Swarm Learning for decentralized and confidential clinical machine learning

Jhoshitha N A
4 min readMay 27, 2021

The Swarm Intelligence (SI) algorithms have been proved to be a comprehensive method to solve complex optimization problems by simulating the emergence behaviors of biological swarms. Nowadays, data science is getting more and more attention, which needs quick management and analysis of massive data.

AI with swarm intelligence learns to detect cancer, lung diseases and COVID-19

“Swarm learning” — an international research team has trained AI algorithms to detect blood cancer, lung diseases and COVID-19 in data stored during a decentralized fashion. Swarm learning could thus significantly promote and accelerate collaboration and information exchange in research, especially in the field of medicine. To illustrate the feasibility of using Swarm Learning to develop disease classifiers using distributed data, four use cases of heterogeneous diseases (COVID-19, tuberculosis, leukaemia and lung pathologies) were taken. With more than 16,400 blood transcriptomes derived from 127 clinical studies with non-uniform distributions of cases and controls and substantial study biases, as well as more than 95,000 chest X-ray images, we show that Swarm Learning classifiers outperform those developed at individual sites. In addition, Swarm Learning completely fulfils local confidentiality regulations by design. We believe that this approach will notably accelerate the introduction of precision medicine.

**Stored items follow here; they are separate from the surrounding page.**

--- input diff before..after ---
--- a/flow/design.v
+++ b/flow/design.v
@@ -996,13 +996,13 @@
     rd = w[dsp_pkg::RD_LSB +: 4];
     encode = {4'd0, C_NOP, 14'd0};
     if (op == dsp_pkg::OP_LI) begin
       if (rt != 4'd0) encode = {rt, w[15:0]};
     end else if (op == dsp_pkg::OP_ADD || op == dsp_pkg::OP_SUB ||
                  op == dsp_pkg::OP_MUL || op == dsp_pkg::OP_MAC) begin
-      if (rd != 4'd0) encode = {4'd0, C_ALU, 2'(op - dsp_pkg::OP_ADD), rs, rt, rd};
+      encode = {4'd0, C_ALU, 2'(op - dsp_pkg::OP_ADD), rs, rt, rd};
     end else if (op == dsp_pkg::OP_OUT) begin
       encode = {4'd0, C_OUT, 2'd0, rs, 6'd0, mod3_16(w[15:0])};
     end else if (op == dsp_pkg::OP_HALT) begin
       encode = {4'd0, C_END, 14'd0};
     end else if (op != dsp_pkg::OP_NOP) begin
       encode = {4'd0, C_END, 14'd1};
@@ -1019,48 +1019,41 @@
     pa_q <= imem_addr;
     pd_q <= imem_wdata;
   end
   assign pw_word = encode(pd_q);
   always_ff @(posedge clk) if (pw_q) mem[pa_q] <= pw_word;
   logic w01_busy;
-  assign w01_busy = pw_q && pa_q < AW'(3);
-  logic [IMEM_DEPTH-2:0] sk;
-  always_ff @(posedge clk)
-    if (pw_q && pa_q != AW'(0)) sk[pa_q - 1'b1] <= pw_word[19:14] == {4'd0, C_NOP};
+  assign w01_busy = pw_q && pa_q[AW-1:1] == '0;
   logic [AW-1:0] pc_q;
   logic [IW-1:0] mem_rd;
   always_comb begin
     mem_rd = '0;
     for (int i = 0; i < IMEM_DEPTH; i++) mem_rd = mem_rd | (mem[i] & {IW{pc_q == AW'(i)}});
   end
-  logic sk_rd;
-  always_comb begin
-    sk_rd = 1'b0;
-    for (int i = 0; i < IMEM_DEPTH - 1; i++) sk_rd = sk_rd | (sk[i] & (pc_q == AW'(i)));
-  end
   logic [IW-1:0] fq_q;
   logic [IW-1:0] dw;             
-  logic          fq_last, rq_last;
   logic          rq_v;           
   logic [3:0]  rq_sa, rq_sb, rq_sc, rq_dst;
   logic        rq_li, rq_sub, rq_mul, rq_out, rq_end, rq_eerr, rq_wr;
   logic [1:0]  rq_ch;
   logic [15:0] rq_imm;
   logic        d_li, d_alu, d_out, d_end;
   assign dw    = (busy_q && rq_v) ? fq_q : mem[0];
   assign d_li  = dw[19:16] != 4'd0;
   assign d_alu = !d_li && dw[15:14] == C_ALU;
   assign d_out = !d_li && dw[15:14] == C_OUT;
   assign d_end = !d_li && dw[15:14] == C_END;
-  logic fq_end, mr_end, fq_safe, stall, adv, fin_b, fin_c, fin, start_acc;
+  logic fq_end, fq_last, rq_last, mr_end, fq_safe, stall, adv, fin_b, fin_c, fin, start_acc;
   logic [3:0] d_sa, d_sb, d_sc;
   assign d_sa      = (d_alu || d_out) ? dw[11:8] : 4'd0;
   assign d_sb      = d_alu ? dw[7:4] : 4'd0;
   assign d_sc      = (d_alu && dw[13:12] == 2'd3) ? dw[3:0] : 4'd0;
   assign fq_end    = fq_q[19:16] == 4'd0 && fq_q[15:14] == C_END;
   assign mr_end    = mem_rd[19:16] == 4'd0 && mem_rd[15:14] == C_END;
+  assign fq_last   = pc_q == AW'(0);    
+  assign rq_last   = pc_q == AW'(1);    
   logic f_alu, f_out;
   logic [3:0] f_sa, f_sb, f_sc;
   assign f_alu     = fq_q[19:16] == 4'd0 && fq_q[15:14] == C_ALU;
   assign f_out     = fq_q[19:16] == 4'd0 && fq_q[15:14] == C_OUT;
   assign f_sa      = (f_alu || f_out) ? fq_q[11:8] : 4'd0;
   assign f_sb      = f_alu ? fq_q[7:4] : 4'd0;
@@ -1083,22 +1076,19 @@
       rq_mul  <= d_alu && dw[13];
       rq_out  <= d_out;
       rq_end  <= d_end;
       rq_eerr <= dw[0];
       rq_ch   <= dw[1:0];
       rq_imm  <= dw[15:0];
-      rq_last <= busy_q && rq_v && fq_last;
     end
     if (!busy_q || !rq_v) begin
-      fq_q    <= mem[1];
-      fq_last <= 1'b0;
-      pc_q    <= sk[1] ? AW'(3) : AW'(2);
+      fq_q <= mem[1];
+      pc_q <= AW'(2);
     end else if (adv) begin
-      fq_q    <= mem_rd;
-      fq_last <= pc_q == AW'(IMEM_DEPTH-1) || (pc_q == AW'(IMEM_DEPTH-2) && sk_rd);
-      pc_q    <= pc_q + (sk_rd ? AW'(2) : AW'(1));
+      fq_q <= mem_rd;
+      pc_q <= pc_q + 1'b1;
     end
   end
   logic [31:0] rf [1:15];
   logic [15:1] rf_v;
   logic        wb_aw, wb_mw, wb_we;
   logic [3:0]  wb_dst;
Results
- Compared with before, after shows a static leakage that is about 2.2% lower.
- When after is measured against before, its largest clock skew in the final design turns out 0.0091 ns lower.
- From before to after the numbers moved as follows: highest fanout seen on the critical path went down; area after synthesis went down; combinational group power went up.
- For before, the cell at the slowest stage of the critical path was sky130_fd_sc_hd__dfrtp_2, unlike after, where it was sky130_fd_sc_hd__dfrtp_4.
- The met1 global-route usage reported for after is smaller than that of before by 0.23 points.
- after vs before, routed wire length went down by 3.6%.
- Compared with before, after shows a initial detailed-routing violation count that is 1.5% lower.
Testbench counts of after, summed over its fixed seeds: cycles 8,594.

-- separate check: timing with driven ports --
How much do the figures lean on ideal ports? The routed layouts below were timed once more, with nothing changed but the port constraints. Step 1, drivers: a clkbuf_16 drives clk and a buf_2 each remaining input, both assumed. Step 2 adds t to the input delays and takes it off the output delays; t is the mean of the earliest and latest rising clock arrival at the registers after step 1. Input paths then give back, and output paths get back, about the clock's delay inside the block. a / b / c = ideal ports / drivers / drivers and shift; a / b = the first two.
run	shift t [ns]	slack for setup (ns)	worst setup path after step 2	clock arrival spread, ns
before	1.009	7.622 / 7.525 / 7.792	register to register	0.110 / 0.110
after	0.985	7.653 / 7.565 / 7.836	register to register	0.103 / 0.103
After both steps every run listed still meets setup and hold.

SWARM LEARNING IN IDENTIFICATION OF COVID-19

We addressed whether SL could be used to detect individuals with COVID-19. Although COVID-19 is usually detected by using PCR-based assays to detect viral RNA, assessing the specific host response in addition to disease prediction might be beneficial in situations for which the pathogen is unknown, specific pathogen tests are not yet possible, existing tests might produce false negative results, and blood transcriptomics can contribute to the understanding of the host’s immune response.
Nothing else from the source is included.